= Task goal =
Transcribe every record exactly, omitting none.

Dataset records:
What follows belongs to an exercise in optimizing a design on an open flow for small area, a short achievable clock period and few clock cycles per item; a production flow would make more cautious choices.
At most, simulation tests tie the RTL to the original design; equivalence was not proved.
For run 2, only the layout was checked, not whether the RTL still works.

--- flow/flow/run.sh ---
#!/bin/bash
set -uo pipefail
export BUFFER_PORTS_ARGS="-buffer_cell sky130_fd_sc_hd__buf_2"
export SETUP_SLACK_MARGIN=14.2
bash standard.sh > standard.log 2>&1
--- flow/standard.sh ---
#!/bin/bash
# synth_recipe.tcl (not shown) runs the flow's synth.tcl, then flattens the netlist and writes it again
# the make line also repeats each setting of config.mk as NAME=value (left out here)
make -C /OpenROAD-flow-scripts/flow DESIGN_CONFIG=/design/flow/config.mk WORK_HOME=/design/flow/orfs CLKGATE_MAP_FILE= SYNTH_SCRIPT=/design/flow/synth_recipe.tcl "${@:-finish}"
--- flow/config.mk ---
export PLATFORM = sky130hd
export DESIGN_NAME = sss_combine
export DESIGN_NICKNAME = sss_combine
export VERILOG_FILES = /design/flow/design.v
export SDC_FILE = /design/flow/constraint.sdc
export NUM_CORES = 4
export LEC_CHECK = 0
export CAP_MARGIN = 20
export CORE_MARGIN = 2
export CORE_UTILIZATION = 40
export CTS_CLUSTER_DIAMETER = 100
export CTS_CLUSTER_SIZE = 20
export SLEW_MARGIN = 20
export TNS_END_PERCENT = 0
--- flow/constraint.sdc ---
create_clock -name core_clock -period 20.0 [get_ports {clk}]
set_input_delay 4.0000 -clock core_clock [delete_from_list [all_inputs] [get_ports {clk}]]
set_output_delay 4.0000 -clock core_clock [all_outputs]
set_load 0.01 [all_outputs]
This design comes from an exercise in tuning for small area, a short achievable clock period and few clock cycles on the open sky130 flow, not from production work. No functional check of the RTL was part of this run. Power figures rest on the tool's default switching activity, not on a simulated workload.

[design/flow/run.sh]
#!/bin/bash
# synth_recipe.tcl (not shown) runs the flow's synth.tcl, then flattens the netlist and writes it again
# the make line also repeats each setting of config.mk as NAME=value (left out here)
make -C /OpenROAD-flow-scripts/flow DESIGN_CONFIG=/design/flow/config.mk WORK_HOME=/design/flow/orfs CLKGATE_MAP_FILE= SYNTH_SCRIPT=/design/flow/synth_recipe.tcl finish
[design/flow/config.mk]
export PLATFORM = sky130hd
export DESIGN_NAME = qser
export DESIGN_NICKNAME = qser
export VERILOG_FILES = /design/flow/design.v
export SDC_FILE = /design/flow/constraint.sdc
export NUM_CORES = 4
export LEC_CHECK = 0
export CAP_MARGIN = 20
export CORE_MARGIN = 2
export CORE_UTILIZATION = 55
export SETUP_SLACK_MARGIN = 5
export SLEW_MARGIN = 20
[design/flow/constraint.sdc]
create_clock -name core_clock -period 10.0 [get_ports {clk}]
set_input_delay 2.0000 -clock core_clock [delete_from_list [all_inputs] [get_ports {clk}]]
set_output_delay 2.0000 -clock core_clock [all_outputs]
set_load 0.01 [all_outputs]
Source: an optimization exercise on an open RTL-to-GDS flow (aim: small area and a short achievable clock period). Production flows keep margins and buffers that such runs may drop. Only simulation tests tie the RTL to the original design; equivalence was not proved. No activity file was given, so power comes from the tool's default toggle rates.

==> config.mk <==
export PLATFORM = sky130hd
export DESIGN_NAME = mips8_engine
export DESIGN_NICKNAME = mips8_engine
export VERILOG_FILES = /design/flow/design.v
export SDC_FILE = /design/flow/constraint.sdc
export NUM_CORES = 4
export LEC_CHECK = 0
export CAP_MARGIN = 20
export CORE_MARGIN = 2
export CORE_UTILIZATION = 40
export SETUP_SLACK_MARGIN = 4.0
export SLEW_MARGIN = 20
==> constraint.sdc <==
create_clock -name core_clock -period 11.0 [get_ports {clk}]
set_input_delay 2.2000 -clock core_clock [delete_from_list [all_inputs] [get_ports {clk}]]
set_output_delay 2.2000 -clock core_clock [all_outputs]
set_load 0.01 [all_outputs]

= Task solution =
What follows belongs to an exercise in optimizing a design on an open flow for small area, a short achievable clock period and few clock cycles per item; a production flow would make more cautious choices.
At most, simulation tests tie the RTL to the original design; equivalence was not proved.
For run 2, only the layout was checked, not whether the RTL still works.

--- flow/flow/run.sh ---
#!/bin/bash
set -uo pipefail
export BUFFER_PORTS_ARGS="-buffer_cell sky130_fd_sc_hd__buf_2"
export SETUP_SLACK_MARGIN=14.2
bash standard.sh > standard.log 2>&1
--- flow/standard.sh ---
#!/bin/bash
# synth_recipe.tcl (not shown) runs the flow's synth.tcl, then flattens the netlist and writes it again
# the make line also repeats each setting of config.mk as NAME=value (left out here)
make -C /OpenROAD-flow-scripts/flow DESIGN_CONFIG=/design/flow/config.mk WORK_HOME=/design/flow/orfs CLKGATE_MAP_FILE= SYNTH_SCRIPT=/design/flow/synth_recipe.tcl "${@:-finish}"
--- flow/config.mk ---
export PLATFORM = sky130hd
export DESIGN_NAME = sss_combine
export DESIGN_NICKNAME = sss_combine
export VERILOG_FILES = /design/flow/design.v
export SDC_FILE = /design/flow/constraint.sdc
export NUM_CORES = 4
export LEC_CHECK = 0
export CAP_MARGIN = 20
export CORE_MARGIN = 2
export CORE_UTILIZATION = 40
export CTS_CLUSTER_DIAMETER = 100
export CTS_CLUSTER_SIZE = 20
export SLEW_MARGIN = 20
export TNS_END_PERCENT = 0
--- flow/constraint.sdc ---
create_clock -name core_clock -period 20.0 [get_ports {clk}]
set_input_delay 4.0000 -clock core_clock [delete_from_list [all_inputs] [get_ports {clk}]]
set_output_delay 4.0000 -clock core_clock [all_outputs]
set_load 0.01 [all_outputs]
This design comes from an exercise in tuning for small area, a short achievable clock period and few clock cycles on the open sky130 flow, not from production work. No functional check of the RTL was part of this run. Power figures rest on the tool's default switching activity, not on a simulated workload.

[design/flow/run.sh]
#!/bin/bash
# synth_recipe.tcl (not shown) runs the flow's synth.tcl, then flattens the netlist and writes it again
# the make line also repeats each setting of config.mk as NAME=value (left out here)
make -C /OpenROAD-flow-scripts/flow DESIGN_CONFIG=/design/flow/config.mk WORK_HOME=/design/flow/orfs CLKGATE_MAP_FILE= SYNTH_SCRIPT=/design/flow/synth_recipe.tcl finish
[design/flow/config.mk]
export PLATFORM = sky130hd
export DESIGN_NAME = qser
export DESIGN_NICKNAME = qser
export VERILOG_FILES = /design/flow/design.v
export SDC_FILE = /design/flow/constraint.sdc
export NUM_CORES = 4
export LEC_CHECK = 0
export CAP_MARGIN = 20
export CORE_MARGIN = 2
export CORE_UTILIZATION = 55
export SETUP_SLACK_MARGIN = 5
export SLEW_MARGIN = 20
[design/flow/constraint.sdc]
create_clock -name core_clock -period 10.0 [get_ports {clk}]
set_input_delay 2.0000 -clock core_clock [delete_from_list [all_inputs] [get_ports {clk}]]
set_output_delay 2.0000 -clock core_clock [all_outputs]
set_load 0.01 [all_outputs]
Source: an optimization exercise on an open RTL-to-GDS flow (aim: small area and a short achievable clock period). Production flows keep margins and buffers that such runs may drop. Only simulation tests tie the RTL to the original design; equivalence was not proved. No activity file was given, so power comes from the tool's default toggle rates.

==> config.mk <==
export PLATFORM = sky130hd
export DESIGN_NAME = mips8_engine
export DESIGN_NICKNAME = mips8_engine
export VERILOG_FILES = /design/flow/design.v
export SDC_FILE = /design/flow/constraint.sdc
export NUM_CORES = 4
export LEC_CHECK = 0
export CAP_MARGIN = 20
export CORE_MARGIN = 2
export CORE_UTILIZATION = 40
export SETUP_SLACK_MARGIN = 4.0
export SLEW_MARGIN = 20
==> constraint.sdc <==
create_clock -name core_clock -period 11.0 [get_ports {clk}]
set_input_delay 2.2000 -clock core_clock [delete_from_list [all_inputs] [get_ports {clk}]]
set_output_delay 2.2000 -clock core_clock [all_outputs]
set_load 0.01 [all_outputs]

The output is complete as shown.